(Extracted data entries)
--------------------------------

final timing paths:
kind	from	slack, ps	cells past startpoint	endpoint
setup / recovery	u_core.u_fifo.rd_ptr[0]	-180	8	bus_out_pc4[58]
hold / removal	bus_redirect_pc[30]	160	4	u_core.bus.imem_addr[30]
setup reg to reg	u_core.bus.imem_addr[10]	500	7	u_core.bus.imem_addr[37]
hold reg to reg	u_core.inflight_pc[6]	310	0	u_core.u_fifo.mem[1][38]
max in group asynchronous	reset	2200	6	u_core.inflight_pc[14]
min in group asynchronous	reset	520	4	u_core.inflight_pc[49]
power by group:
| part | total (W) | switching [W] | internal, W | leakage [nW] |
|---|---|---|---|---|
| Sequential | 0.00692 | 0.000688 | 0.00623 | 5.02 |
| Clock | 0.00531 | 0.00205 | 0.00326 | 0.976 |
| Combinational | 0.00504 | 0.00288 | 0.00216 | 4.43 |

--------------------------------

> Work order
Write out exactly the lines from the one containing "0.00623 | 5.02 |" through the end of the data, both included. Add nothing else.

> Exercise result
| Sequential | 0.00692 | 0.000688 | 0.00623 | 5.02 |
| Clock | 0.00531 | 0.00205 | 0.00326 | 0.976 |
| Combinational | 0.00504 | 0.00288 | 0.00216 | 4.43 |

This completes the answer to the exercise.